Порубка занимала низину, и я слез бы с дерева, действительно не увидев ничего, кроме того же леса, если бы в далеком просвете между черными вершинами елей не проглянула яркая, солнечная зелень поля. Теперь без всякой тропы стали пробираться мы сквозь лес, заботясь только о том, чтобы сохранить направление. Хлюпала под ногами сырь, трещал валежник, руки покрывались ссадинами. Но уже нарастал (как под реостатом), все нарастал и нарастал свет. И когда кончились последние деревья, сказочно расстелился перед нами луговой ковер, взбегающий на пригорок. На пригорке дымилась ранними лиловыми дымками неведомая нам деревушка. Правее ее, на отдаленном холме, виднелось село.

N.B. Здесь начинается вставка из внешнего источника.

[src/rtl/msrv32_machine_counters.sv]
`timescale 1ns / 1ps
`default_nettype none
// ============================================================================
// Module   : msrv32_machine_counters
// Purpose  : Machine-mode performance counters for the RV32I core. Owns the
//            64-bit mcycle and minstret counters and mcountinhibit. Serves
//            reads of these registers and of the user-level read-only
//            shadows (cycle/time/instret and their high halves). Flags
//            effective writes to the read-only shadows as illegal.
// Ports    : clk_in          - core clock, rising edge
//            reset_in        - asynchronous active-high reset
//            csr_addr_in     - registered CSR address (12 bits)
//            csr_op_in       - [1:0] 00 none/01 RW/10 RS/11 RC,
//                              [2] selects zero-extended imm_in[4:0] as source
//            csr_wr_en_in    - registered CSR write enable
//            rs1_in          - registered rs1 value
//            imm_in          - registered immediate, only [4:0] used
//            instret_inc_in  - one instruction retired this cycle
//            real_time_in    - platform mtime, for the time/timeh shadows
//            csr_data_out    - read data for the addressed counter CSR
//            csr_hit_out     - address maps to this unit
//            illegal_csr_out - effective write to a read-only shadow
// Revision : 1.0 - initial release
// ============================================================================
module msrv32_machine_counters #(
    parameter logic [31:0] INHIBIT_RESET = 32'h0000_0000,
    parameter logic [63:0] CYCLE_RESET   = 64'h0000_0000_0000_0000,
    parameter logic [63:0] INSTRET_RESET = 64'h0000_0000_0000_0000
) (
    input  logic        clk_in,
    input  logic        reset_in,
    input  logic [11:0] csr_addr_in,
    input  logic [2:0]  csr_op_in,
    input  logic        csr_wr_en_in,
    input  logic [31:0] rs1_in,
    input  logic [31:0] imm_in,
    input  logic        instret_inc_in,
    input  logic [63:0] real_time_in,
    output logic [31:0] csr_data_out,
    output logic        csr_hit_out,
    output logic        illegal_csr_out
);

    // CSR addresses
    localparam logic [11:0] ADDR_MCYCLE        = 12'hB00;
    localparam logic [11:0] ADDR_MCYCLEH       = 12'hB80;
    localparam logic [11:0] ADDR_MINSTRET      = 12'hB02;
    localparam logic [11:0] ADDR_MINSTRETH     = 12'hB82;
    localparam logic [11:0] ADDR_MCOUNTINHIBIT = 12'h320;
    localparam logic [11:0] ADDR_CYCLE         = 12'hC00;
    localparam logic [11:0] ADDR_CYCLEH        = 12'hC80;
    localparam logic [11:0] ADDR_TIME          = 12'hC01;
    localparam logic [11:0] ADDR_TIMEH         = 12'hC81;
    localparam logic [11:0] ADDR_INSTRET       = 12'hC02;
    localparam logic [11:0] ADDR_INSTRETH      = 12'hC82;

    // CSR operation encodings (csr_op_in[1:0])
    localparam logic [1:0] OP_NONE = 2'b00;
    localparam logic [1:0] OP_RW   = 2'b01;
    localparam logic [1:0] OP_RS   = 2'b10;
    localparam logic [1:0] OP_RC   = 2'b11;

    // State
    logic [63:0] mcycle_q;
    logic [63:0] mcycle_d;
    logic [63:0] minstret_q;
    logic [63:0] minstret_d;
    logic        inh_cy_q;
    logic        inh_cy_d;
    logic        inh_ir_q;
    logic        inh_ir_d;

    // Combinational
    logic [31:0] w_src;
    logic        w_wr_req;
    logic [31:0] w_rd_data;
    logic        w_hit;
    logic        w_ro;
    logic [31:0] w_new_val;
    logic        w_cy_en;
    logic        w_ir_en;
    logic        w_wr_mcycle_lo;
    logic        w_wr_mcycle_hi;
    logic        w_wr_minstret_lo;
    logic        w_wr_minstret_hi;
    logic        w_wr_inhibit;
    logic        w_unused_imm;

    // Only the low five immediate bits form the zimm source.
    assign w_unused_imm = &{1'b0, imm_in[31:5]};

    assign w_src = csr_op_in[2] ? {27'b0, imm_in[4:0]} : rs1_in;

    // RS/RC with a zero source are pure reads and must not write, so they
    // cannot trip the read-only check either.
    assign w_wr_req = csr_wr_en_in
                   && (csr_op_in[1:0] != OP_NONE)
                   && ((csr_op_in[1:0] == OP_RW) || (w_src != 32'd0));

    // Address decode and read mux; reads always see the pre-update state.
    always_comb begin
        w_hit     = 1'b0;
        w_ro      = 1'b0;
        w_rd_data = 32'd0;
        case (csr_addr_in)
            ADDR_MCYCLE: begin
                w_hit     = 1'b1;
                w_rd_data = mcycle_q[31:0];
            end
            ADDR_MCYCLEH: begin
                w_hit     = 1'b1;
                w_rd_data = mcycle_q[63:32];
            end
            ADDR_MINSTRET: begin
                w_hit     = 1'b1;
                w_rd_data = minstret_q[31:0];
            end
            ADDR_MINSTRETH: begin
                w_hit     = 1'b1;
                w_rd_data = minstret_q[63:32];
            end
            ADDR_MCOUNTINHIBIT: begin
                w_hit     = 1'b1;
                w_rd_data = {29'd0, inh_ir_q, 1'b0, inh_cy_q};
            end
            ADDR_CYCLE: begin
                w_hit     = 1'b1;
                w_ro      = 1'b1;
                w_rd_data = mcycle_q[31:0];
            end
            ADDR_CYCLEH: begin
                w_hit     = 1'b1;
                w_ro      = 1'b1;
                w_rd_data = mcycle_q[63:32];
            end
            ADDR_TIME: begin
                w_hit     = 1'b1;
                w_ro      = 1'b1;
                w_rd_data = real_time_in[31:0];
            end
            ADDR_TIMEH: begin
                w_hit     = 1'b1;
                w_ro      = 1'b1;
                w_rd_data = real_time_in[63:32];
            end
            ADDR_INSTRET: begin
                w_hit     = 1'b1;
                w_ro      = 1'b1;
                w_rd_data = minstret_q[31:0];
            end
            ADDR_INSTRETH: begin
                w_hit     = 1'b1;
                w_ro      = 1'b1;
                w_rd_data = minstret_q[63:32];
            end
            default: begin
                w_hit     = 1'b0;
                w_ro      = 1'b0;
                w_rd_data = 32'd0;
            end
        endcase
    end

    // Read-modify-write value, based on the value being read this cycle.
    always_comb begin
        w_new_val = w_rd_data;
        case (csr_op_in[1:0])
            OP_RW:   w_new_val = w_src;
            OP_RS:   w_new_val = w_rd_data | w_src;
            OP_RC:   w_new_val = w_rd_data & ~w_src;
            default: w_new_val = w_rd_data;
        endcase
    end

    assign w_wr_mcycle_lo   = w_wr_req && (csr_addr_in == ADDR_MCYCLE);
    assign w_wr_mcycle_hi   = w_wr_req && (csr_addr_in == ADDR_MCYCLEH);
    assign w_wr_minstret_lo = w_wr_req && (csr_addr_in == ADDR_MINSTRET);
    assign w_wr_minstret_hi = w_wr_req && (csr_addr_in == ADDR_MINSTRETH);
    assign w_wr_inhibit     = w_wr_req && (csr_addr_in == ADDR_MCOUNTINHIBIT);

    // Enables use the current inhibit bits, so the edge that writes
    // mcountinhibit still counts according to the old setting.
    assign w_cy_en = ~inh_cy_q;
    assign w_ir_en = instret_inc_in & ~inh_ir_q;

    // Next-state for mcycle. Writing the low half suppresses the increment
    // and holds the high half; writing the high half lets the low half
    // count but drops its carry.
    always_comb begin
        mcycle_d = mcycle_q;
        if (w_wr_mcycle_lo) begin
            mcycle_d = {mcycle_q[63:32], w_new_val};
        end else if (w_wr_mcycle_hi) begin
            mcycle_d = {w_new_val, mcycle_q[31:0] + {31'd0, w_cy_en}};
        end else if (w_cy_en) begin
            mcycle_d = mcycle_q + 64'd1;
        end
    end

    // Next-state for minstret, same split-write rules as mcycle.
    always_comb begin
        minstret_d = minstret_q;
        if (w_wr_minstret_lo) begin
            minstret_d = {minstret_q[63:32], w_new_val};
        end else if (w_wr_minstret_hi) begin
            minstret_d = {w_new_val, minstret_q[31:0] + {31'd0, w_ir_en}};
        end else if (w_ir_en) begin
            minstret_d = minstret_q + 64'd1;
        end
    end

    // Next-state for mcountinhibit; only CY (bit 0) and IR (bit 2) exist.
    always_comb begin
        inh_cy_d = inh_cy_q;
        inh_ir_d = inh_ir_q;
        if (w_wr_inhibit) begin
            inh_cy_d = w_new_val[0];
            inh_ir_d = w_new_val[2];
        end
    end

    always_ff @(posedge clk_in or posedge reset_in) begin
        if (reset_in) begin
            mcycle_q   <= CYCLE_RESET;
            minstret_q <= INSTRET_RESET;
            inh_cy_q   <= INHIBIT_RESET[0];
            inh_ir_q   <= INHIBIT_RESET[2];
        end else begin
            mcycle_q   <= mcycle_d;
            minstret_q <= minstret_d;
            inh_cy_q   <= inh_cy_d;
            inh_ir_q   <= inh_ir_d;
        end
    end

    assign csr_data_out    = w_rd_data;
    assign csr_hit_out     = w_hit;
    assign illegal_csr_out = w_wr_req & w_ro;

endmodule
`default_nettype wire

Метрах в двухстах от нас в кустарнике слышались мужские голоса, и мы пошли на них, чтобы все хорошенько расспросить. Через кустарник сочилась речушка, иногда она разливалась небольшими лужами. По одной из луж лазало четверо мужиков с семиметровым бредешком. Он был не столько вымочен в воде, сколько выпачкан в голубоватой илистой грязи.

– Неужели здесь водится рыба?

– Шел я вчера под вечер мимо речки, – рассказал один из рыболовов, – гляжу, а он, стервец, ходит!

– Кто ходит?

– Щурец, кому же здесь ходить! Мы, значит, пораньше да сюда. Вон тринадцать щурят вывели.

На траве валялись тощие, оскаленные щурята.

– Щука водится, и другая рыба должна быть!

– Нет, иной рыбы незаметно.

– Чем же питается щука?

– Она больше мышами харчуется. – Так и не поняли мы, смеялись над нами рыболовы или говорили серьезно. – Поля кругом, мыша прорва, который попадает в воду – конец.

– Жди, когда попадет.

– Будешь ждать, если жрать нечего. Вон они как отощали.

Деревушка на бугре называлась Федоровкой, а село на холме – Клинами. Мы пошли в Клины межой горохового поля.